DATA EXTRACTS >>

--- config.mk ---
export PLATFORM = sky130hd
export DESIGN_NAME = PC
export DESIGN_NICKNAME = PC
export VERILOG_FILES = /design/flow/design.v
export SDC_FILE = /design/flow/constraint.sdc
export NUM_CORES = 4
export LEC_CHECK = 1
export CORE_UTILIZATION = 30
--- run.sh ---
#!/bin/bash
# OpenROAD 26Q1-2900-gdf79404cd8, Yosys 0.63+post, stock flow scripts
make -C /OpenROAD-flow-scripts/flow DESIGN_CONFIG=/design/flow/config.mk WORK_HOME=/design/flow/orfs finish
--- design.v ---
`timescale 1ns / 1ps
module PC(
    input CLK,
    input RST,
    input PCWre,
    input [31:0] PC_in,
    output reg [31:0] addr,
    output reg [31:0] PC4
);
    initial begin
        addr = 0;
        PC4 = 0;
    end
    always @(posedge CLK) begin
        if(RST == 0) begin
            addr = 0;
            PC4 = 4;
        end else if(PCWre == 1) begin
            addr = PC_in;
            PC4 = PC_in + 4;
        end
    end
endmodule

---

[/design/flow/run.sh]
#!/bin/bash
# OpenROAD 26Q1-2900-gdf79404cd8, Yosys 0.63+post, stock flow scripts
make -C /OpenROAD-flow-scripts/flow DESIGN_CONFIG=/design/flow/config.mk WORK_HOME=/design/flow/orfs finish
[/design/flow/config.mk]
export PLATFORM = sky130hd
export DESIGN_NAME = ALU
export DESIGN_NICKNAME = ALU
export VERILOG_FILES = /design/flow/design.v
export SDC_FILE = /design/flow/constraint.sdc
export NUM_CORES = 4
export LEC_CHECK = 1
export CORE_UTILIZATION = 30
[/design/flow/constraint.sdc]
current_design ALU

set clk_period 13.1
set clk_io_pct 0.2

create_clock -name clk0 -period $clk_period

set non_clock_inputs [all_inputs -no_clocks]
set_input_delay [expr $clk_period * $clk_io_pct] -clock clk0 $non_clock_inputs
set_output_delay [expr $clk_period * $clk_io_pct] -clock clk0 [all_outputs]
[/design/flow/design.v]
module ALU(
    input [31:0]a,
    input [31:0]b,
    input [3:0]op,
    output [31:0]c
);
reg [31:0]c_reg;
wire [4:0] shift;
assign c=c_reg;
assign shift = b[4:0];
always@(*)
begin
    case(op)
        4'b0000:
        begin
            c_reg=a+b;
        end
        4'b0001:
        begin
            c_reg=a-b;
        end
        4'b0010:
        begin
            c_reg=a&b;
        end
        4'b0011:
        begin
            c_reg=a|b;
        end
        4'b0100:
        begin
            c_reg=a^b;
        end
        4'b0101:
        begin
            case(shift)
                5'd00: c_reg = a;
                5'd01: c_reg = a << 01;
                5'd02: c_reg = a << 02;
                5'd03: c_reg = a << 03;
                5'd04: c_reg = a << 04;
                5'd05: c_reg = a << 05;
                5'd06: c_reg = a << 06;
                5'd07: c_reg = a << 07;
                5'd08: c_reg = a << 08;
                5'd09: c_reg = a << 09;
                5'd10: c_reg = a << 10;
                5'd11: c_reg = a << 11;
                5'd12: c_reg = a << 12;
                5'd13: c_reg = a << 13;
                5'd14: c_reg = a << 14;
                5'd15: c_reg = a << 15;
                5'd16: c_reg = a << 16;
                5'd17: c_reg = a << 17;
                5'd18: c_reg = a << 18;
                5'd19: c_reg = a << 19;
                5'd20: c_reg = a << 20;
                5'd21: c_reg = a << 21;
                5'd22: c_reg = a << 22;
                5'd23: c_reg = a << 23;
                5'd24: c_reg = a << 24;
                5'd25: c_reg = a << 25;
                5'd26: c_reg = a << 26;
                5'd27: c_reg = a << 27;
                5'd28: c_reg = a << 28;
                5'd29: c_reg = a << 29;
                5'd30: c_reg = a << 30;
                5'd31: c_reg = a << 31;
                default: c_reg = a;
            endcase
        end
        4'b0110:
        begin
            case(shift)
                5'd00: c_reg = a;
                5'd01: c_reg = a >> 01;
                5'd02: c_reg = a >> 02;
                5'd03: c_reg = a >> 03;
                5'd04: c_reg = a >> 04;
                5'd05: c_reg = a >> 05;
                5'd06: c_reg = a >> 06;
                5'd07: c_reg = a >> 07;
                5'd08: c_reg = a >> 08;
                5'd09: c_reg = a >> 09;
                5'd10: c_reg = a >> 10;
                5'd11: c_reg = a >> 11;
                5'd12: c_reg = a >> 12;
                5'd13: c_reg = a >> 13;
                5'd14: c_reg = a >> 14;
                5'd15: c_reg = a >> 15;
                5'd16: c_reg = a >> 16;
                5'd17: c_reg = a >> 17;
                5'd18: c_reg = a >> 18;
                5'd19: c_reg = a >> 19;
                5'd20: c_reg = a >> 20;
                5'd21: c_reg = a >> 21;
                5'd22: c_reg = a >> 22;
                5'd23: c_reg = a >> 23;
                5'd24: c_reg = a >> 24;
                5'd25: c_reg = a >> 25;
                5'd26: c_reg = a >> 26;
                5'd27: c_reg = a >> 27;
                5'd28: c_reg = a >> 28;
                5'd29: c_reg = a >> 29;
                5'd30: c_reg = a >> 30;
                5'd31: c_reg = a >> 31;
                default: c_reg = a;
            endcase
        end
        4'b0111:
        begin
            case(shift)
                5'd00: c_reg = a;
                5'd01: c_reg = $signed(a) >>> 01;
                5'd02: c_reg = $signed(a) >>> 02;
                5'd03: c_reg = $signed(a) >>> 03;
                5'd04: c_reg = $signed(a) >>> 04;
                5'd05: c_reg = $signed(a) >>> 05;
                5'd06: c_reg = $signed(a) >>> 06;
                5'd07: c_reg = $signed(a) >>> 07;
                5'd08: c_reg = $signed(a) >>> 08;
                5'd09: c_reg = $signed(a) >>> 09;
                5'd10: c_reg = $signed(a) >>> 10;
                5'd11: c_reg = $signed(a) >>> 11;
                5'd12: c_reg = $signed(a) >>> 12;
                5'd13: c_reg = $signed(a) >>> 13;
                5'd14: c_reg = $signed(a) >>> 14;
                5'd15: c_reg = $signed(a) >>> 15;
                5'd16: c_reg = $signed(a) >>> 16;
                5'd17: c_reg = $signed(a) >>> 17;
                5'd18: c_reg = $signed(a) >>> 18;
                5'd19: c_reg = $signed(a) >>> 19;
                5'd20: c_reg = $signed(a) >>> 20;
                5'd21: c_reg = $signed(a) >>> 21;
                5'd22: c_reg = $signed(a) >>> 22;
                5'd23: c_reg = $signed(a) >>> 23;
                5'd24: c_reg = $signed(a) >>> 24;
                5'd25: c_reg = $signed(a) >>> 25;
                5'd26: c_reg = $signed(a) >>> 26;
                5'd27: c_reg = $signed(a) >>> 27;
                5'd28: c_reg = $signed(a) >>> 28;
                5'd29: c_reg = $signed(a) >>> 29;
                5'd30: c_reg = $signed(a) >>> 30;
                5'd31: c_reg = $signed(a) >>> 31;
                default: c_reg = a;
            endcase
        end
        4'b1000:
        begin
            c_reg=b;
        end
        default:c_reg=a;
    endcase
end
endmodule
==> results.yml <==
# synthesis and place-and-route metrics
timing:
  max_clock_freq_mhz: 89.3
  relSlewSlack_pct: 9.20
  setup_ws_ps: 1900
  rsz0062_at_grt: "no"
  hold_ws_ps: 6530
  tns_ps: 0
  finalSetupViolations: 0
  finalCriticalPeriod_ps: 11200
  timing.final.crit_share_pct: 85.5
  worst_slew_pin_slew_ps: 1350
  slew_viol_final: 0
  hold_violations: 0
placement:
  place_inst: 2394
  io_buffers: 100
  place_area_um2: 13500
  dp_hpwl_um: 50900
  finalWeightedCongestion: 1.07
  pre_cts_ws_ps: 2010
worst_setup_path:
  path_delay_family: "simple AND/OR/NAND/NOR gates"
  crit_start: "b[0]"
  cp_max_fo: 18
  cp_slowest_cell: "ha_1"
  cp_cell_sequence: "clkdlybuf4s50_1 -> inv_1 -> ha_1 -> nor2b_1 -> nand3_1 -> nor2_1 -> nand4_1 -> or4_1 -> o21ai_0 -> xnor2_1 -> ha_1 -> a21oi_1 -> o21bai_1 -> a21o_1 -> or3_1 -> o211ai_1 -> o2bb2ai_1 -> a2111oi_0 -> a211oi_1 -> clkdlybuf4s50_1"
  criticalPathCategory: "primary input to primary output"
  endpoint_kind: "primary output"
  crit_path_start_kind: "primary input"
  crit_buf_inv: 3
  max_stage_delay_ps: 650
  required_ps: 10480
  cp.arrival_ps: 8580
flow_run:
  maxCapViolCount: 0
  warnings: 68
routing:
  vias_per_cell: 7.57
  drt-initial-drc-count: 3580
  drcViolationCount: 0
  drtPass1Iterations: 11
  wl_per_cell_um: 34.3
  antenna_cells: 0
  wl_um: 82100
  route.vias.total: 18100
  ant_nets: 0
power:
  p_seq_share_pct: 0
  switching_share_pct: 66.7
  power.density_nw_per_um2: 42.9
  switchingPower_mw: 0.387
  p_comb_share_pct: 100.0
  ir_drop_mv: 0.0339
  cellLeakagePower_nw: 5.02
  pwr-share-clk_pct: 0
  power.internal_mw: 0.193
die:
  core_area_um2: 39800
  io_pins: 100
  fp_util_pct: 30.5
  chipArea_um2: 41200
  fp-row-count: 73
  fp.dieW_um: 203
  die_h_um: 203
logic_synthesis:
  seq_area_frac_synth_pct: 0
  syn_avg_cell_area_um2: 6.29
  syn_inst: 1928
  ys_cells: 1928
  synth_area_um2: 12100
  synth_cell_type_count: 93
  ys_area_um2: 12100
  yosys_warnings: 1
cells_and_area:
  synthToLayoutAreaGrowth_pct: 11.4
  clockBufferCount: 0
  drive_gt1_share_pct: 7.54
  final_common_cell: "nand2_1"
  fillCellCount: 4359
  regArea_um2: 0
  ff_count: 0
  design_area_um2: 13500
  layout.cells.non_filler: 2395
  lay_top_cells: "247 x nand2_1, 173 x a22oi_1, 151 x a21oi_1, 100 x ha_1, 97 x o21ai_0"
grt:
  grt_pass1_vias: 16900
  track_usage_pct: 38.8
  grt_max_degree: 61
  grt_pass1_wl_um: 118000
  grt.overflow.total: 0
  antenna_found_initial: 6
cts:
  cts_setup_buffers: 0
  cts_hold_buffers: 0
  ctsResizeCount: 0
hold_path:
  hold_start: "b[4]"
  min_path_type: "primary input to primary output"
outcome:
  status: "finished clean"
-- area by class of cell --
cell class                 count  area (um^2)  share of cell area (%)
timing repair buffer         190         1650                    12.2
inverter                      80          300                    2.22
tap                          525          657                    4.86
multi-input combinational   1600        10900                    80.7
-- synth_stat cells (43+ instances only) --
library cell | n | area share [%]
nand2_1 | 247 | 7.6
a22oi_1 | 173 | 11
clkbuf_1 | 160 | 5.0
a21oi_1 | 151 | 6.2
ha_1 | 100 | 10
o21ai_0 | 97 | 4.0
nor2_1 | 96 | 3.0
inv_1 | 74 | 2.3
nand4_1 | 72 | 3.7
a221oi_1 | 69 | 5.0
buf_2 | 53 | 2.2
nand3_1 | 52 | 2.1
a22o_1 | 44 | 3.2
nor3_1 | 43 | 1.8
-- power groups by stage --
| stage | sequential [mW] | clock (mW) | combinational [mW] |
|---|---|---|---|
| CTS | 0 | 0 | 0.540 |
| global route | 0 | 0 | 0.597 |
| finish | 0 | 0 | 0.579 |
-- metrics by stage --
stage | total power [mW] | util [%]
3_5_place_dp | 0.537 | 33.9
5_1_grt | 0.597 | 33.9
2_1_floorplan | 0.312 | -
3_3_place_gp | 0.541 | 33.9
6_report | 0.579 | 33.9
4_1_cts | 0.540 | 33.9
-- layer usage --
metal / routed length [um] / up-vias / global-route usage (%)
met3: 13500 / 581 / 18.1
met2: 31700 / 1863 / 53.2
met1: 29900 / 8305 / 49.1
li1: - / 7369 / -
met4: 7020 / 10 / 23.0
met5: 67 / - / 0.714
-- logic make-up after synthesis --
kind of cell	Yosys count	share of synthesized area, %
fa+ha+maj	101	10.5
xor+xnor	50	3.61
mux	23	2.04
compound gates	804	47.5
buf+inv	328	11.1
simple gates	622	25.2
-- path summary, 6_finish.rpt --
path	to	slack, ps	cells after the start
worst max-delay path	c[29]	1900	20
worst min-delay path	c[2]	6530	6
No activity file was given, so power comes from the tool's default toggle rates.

TASK STATEMENT >> Within the material above, copy exactly the lines from the line that holds "drtPass1Iterations: 11" up to and including the line that holds "p_comb_share_pct: 100.0".

ANSWER BOX >>
  drtPass1Iterations: 11
  wl_per_cell_um: 34.3
  antenna_cells: 0
  wl_um: 82100
  route.vias.total: 18100
  ant_nets: 0
power:
  p_seq_share_pct: 0
  switching_share_pct: 66.7
  power.density_nw_per_um2: 42.9
  switchingPower_mw: 0.387
  p_comb_share_pct: 100.0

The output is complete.